◆ **What the task asks**: For each line below that includes the string "their", show the whole line.

◆ **Extracted data**:
`src/rtl/core/ppcm_pkg.sv`:
```
// ----------------------------------------------------------------------------
// ppcm_pkg
// Shared constants and controller/datapath interface types of the PWM pulse
// capture meter.
// ----------------------------------------------------------------------------
package ppcm_pkg;

  // Default width of the capture timer
  localparam int unsigned TimerBitsDef = 16;

  // Duty scale and width of the duty quotient (0..100 fits in 7 bits)
  localparam int unsigned PctScale = 100;
  localparam int unsigned QuotBits = 7;

  // Controller states
  typedef enum logic [1:0] {
    StIdle,
    StMul,
    StDiv,
    StDone
  } state_e;

  // Commands from the controller to the datapath
  typedef struct packed {
    logic load;  // take the capture, update periods and phase
    logic mul;   // form on*100 and preload the divider
    logic step;  // one restoring division step
    logic emit;  // load the output register
  } ctrl_cmd_t;

  // Status from the datapath to the controller
  typedef struct packed {
    logic div_last;  // current step is the last quotient bit
    logic out_free;  // output register can take a new result
  } dp_status_t;

endpackage

```
`src/rtl/core/ppcm_ctrl.sv`:
```
// ----------------------------------------------------------------------------
// ppcm_ctrl
// Sequencer of the meter: accepts one capture, runs the multiply and the
// division steps, then hands the result to the output register.
// ----------------------------------------------------------------------------
module ppcm_ctrl (
  input  logic                   clk_i,
  input  logic                   rst_ni,
  input  logic                   in_valid_i,
  output logic                   in_ready_o,
  input  ppcm_pkg::dp_status_t   status_i,
  output ppcm_pkg::ctrl_cmd_t    cmd_o
);

  ppcm_pkg::state_e state_q, state_d;

  // Hold the state
  always_ff @(posedge clk_i or negedge rst_ni) begin
    if (!rst_ni) begin
      state_q <= ppcm_pkg::StIdle;
    end else begin
      state_q <= state_d;
    end
  end

  // Advance through accept, multiply, divide and output
  always_comb begin
    state_d    = state_q;
    in_ready_o = 1'b0;
    cmd_o      = '0;
    case (state_q)
      ppcm_pkg::StIdle: begin
        in_ready_o = 1'b1;
        if (in_valid_i) begin
          cmd_o.load = 1'b1;
          state_d    = ppcm_pkg::StMul;
        end
      end
      ppcm_pkg::StMul: begin
        cmd_o.mul = 1'b1;
        state_d   = ppcm_pkg::StDiv;
      end
      ppcm_pkg::StDiv: begin
        cmd_o.step = 1'b1;
        if (status_i.div_last) begin
          state_d = ppcm_pkg::StDone;
        end
      end
      ppcm_pkg::StDone: begin
        if (status_i.out_free) begin
          cmd_o.emit = 1'b1;
          state_d    = ppcm_pkg::StIdle;
        end
      end
      default: begin
        state_d = ppcm_pkg::StIdle;
      end
    endcase
  end

endmodule

```
`src/rtl/core/ppcm_dp.sv`:
```
// ----------------------------------------------------------------------------
// ppcm_dp
// Datapath of the meter: period registers, on*100 multiplier, seven-step
// restoring divider for the duty percent and the output register.
// ----------------------------------------------------------------------------
module ppcm_dp #(
  parameter int unsigned TimerBits = ppcm_pkg::TimerBitsDef,
  parameter int unsigned OutWidth  = ((3 * TimerBits + 10 + 7) / 8) * 8
) (
  input  logic                   clk_i,
  input  logic                   rst_ni,
  input  logic [TimerBits-1:0]   capture_time_i,
  input  ppcm_pkg::ctrl_cmd_t    cmd_i,
  output ppcm_pkg::dp_status_t   status_o,
  output logic                   out_valid_o,
  input  logic                   out_ready_i,
  output logic [OutWidth-1:0]    out_data_o
);

  localparam int unsigned QB  = ppcm_pkg::QuotBits;
  localparam int unsigned NumW = TimerBits + QB;  // width of on*100 and shifted divisor
  localparam int unsigned CntW = $clog2(QB);

  // Measurement state
  logic                 expect_falling_q;
  logic [TimerBits-1:0] prev_time_q;
  logic [TimerBits-1:0] on_q;
  logic [TimerBits-1:0] off_q;
  logic [TimerBits:0]   total_q;

  // Divider
  logic [NumW-1:0]      rem_q;
  logic [NumW-1:0]      dsr_q;
  logic [QB-1:0]        quot_q;
  logic [CntW-1:0]      cnt_q;

  // Output register
  logic                 out_valid_q;
  logic [TimerBits-1:0] hi_out_q;
  logic [TimerBits-1:0] lo_out_q;
  logic [TimerBits:0]   tot_out_q;
  logic [QB-1:0]        duty_out_q;
  logic                 dvalid_out_q;
  logic                 arm_out_q;

  logic [TimerBits-1:0] delta;
  logic [TimerBits-1:0] on_d;
  logic [TimerBits-1:0] off_d;
  logic                 ge;
  logic                 total_nz;

  // Form the modular difference and pick the period it belongs to
  assign delta = capture_time_i - prev_time_q;
  assign on_d  = expect_falling_q ? delta : on_q;
  assign off_d = expect_falling_q ? off_q : delta;

  // Update phase, last capture, periods and their full-width sum
  always_ff @(posedge clk_i or negedge rst_ni) begin
    if (!rst_ni) begin
      expect_falling_q <= 1'b0;
      prev_time_q      <= '0;
      on_q             <= '0;
      off_q            <= '0;
      total_q          <= '0;
    end else if (cmd_i.load) begin
      expect_falling_q <= ~expect_falling_q;
      prev_time_q      <= capture_time_i;
      on_q             <= on_d;
      off_q            <= off_d;
      total_q          <= {1'b0, on_d} + {1'b0, off_d};
    end
  end

  // Restoring division: quotient is below 2^QB, so QB steps of a shifted divisor
  assign ge = (rem_q >= dsr_q);

  always_ff @(posedge clk_i) begin
    if (cmd_i.mul) begin
      rem_q  <= NumW'(on_q) * NumW'(ppcm_pkg::PctScale);
      dsr_q  <= NumW'(total_q) << (QB - 1);
      quot_q <= '0;
      cnt_q  <= '0;
    end else if (cmd_i.step) begin
      rem_q  <= ge ? (rem_q - dsr_q) : rem_q;
      dsr_q  <= dsr_q >> 1;
      quot_q <= {quot_q[QB-2:0], ge};
      cnt_q  <= cnt_q + CntW'(1);
    end
  end

  assign total_nz          = (total_q != '0);
  assign status_o.div_last = (cnt_q == CntW'(QB - 1));
  assign status_o.out_free = ~out_valid_q | out_ready_i;

  // Hold the result until the downstream side takes it
  always_ff @(posedge clk_i or negedge rst_ni) begin
    if (!rst_ni) begin
      out_valid_q <= 1'b0;
    end else if (cmd_i.emit) begin
      out_valid_q <= 1'b1;
    end else if (out_ready_i) begin
      out_valid_q <= 1'b0;
    end
  end

  // Load the result fields; zero total forces duty to 0
  always_ff @(posedge clk_i) begin
    if (cmd_i.emit) begin
      hi_out_q     <= on_q;
      lo_out_q     <= off_q;
      tot_out_q    <= total_q;
      duty_out_q   <= total_nz ? quot_q : '0;
      dvalid_out_q <= total_nz;
      arm_out_q    <= ~expect_falling_q;
    end
  end

  assign out_valid_o = out_valid_q;
  assign out_data_o  = OutWidth'({arm_out_q, dvalid_out_q, duty_out_q,
                                  tot_out_q, lo_out_q, hi_out_q});

  // Checks
  a_duty_range: assert property (@(posedge clk_i) disable iff (!rst_ni)
    out_valid_q |-> (duty_out_q <= QB'(ppcm_pkg::PctScale)))
    else $error("duty percent above 100");

  a_emit_free: assert property (@(posedge clk_i) disable iff (!rst_ni)
    cmd_i.emit |-> (~out_valid_q | out_ready_i))
    else $error("result loaded over an untaken result");

  a_total_sum: assert property (@(posedge clk_i) disable iff (!rst_ni)
    total_q == ({1'b0, on_q} + {1'b0, off_q}))
    else $error("total period out of step with the periods");

  a_valid_flag: assert property (@(posedge clk_i) disable iff (!rst_ni)
    out_valid_q |-> (dvalid_out_q == (tot_out_q != '0)))
    else $error("duty valid flag disagrees with total period");

endmodule

```
`src/rtl/core/pwm_pulse_capture_meter.sv`:
```
// ----------------------------------------------------------------------------
// pwm_pulse_capture_meter
// Measures on and off periods and the duty percent of a PWM signal from
// alternating edge capture timestamps.
// ----------------------------------------------------------------------------
// Each slave transaction carries one capture timestamp; edges alternate and
// the first edge after reset is rising. A rising edge sets the off period,
// a falling edge the on period, both as the difference modulo 2^TimerBits
// from the previous capture. Every capture yields one master transaction
// with both periods, their full-width sum, the truncated duty percent
// (0 with duty_valid low when the total is zero) and the edge to arm next.
// An item passes from acceptance to result through the period update, the
// on*100 multiply, the seven steps of the restoring divider that form the
// duty quotient and the load of the output register. A new capture is
// accepted only once the previous one has reached the output register;
// the output register lets a capture be accepted while the previous
// result still waits.
module pwm_pulse_capture_meter #(
  parameter int unsigned TimerBits = ppcm_pkg::TimerBitsDef,
  parameter int unsigned InWidth   = ((TimerBits + 7) / 8) * 8,
  parameter int unsigned OutWidth  = ((3 * TimerBits + 10 + 7) / 8) * 8
) (
  input  logic                clk_i,
  input  logic                rst_ni,
  // capture_time [TimerBits-1:0]
  input  logic [InWidth-1:0]  s_axis_tdata,
  input  logic                s_axis_tvalid,
  output logic                s_axis_tready,
  // high_period, low_period, total_period (TimerBits+1), duty_percent (7),
  // duty_valid, arm_rising_edge, from the lowest bit up
  output logic [OutWidth-1:0] m_axis_tdata,
  output logic                m_axis_tvalid,
  input  logic                m_axis_tready
);

  ppcm_pkg::ctrl_cmd_t  cmd;
  ppcm_pkg::dp_status_t status;

  // Sequence one capture at a time
  ppcm_ctrl u_ctrl (
    .clk_i      (clk_i),
    .rst_ni     (rst_ni),
    .in_valid_i (s_axis_tvalid),
    .in_ready_o (s_axis_tready),
    .status_i   (status),
    .cmd_o      (cmd)
  );

  // Periods, duty divider and output register
  ppcm_dp #(
    .TimerBits (TimerBits),
    .OutWidth  (OutWidth)
  ) u_dp (
    .clk_i          (clk_i),
    .rst_ni         (rst_ni),
    .capture_time_i (s_axis_tdata[TimerBits-1:0]),
    .cmd_i          (cmd),
    .status_o       (status),
    .out_valid_o    (m_axis_tvalid),
    .out_ready_i    (m_axis_tready),
    .out_data_o     (m_axis_tdata)
  );

endmodule

```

◆ **Task answer**:
  // Update phase, last capture, periods and their full-width sum
// with both periods, their full-width sum, the truncated duty percent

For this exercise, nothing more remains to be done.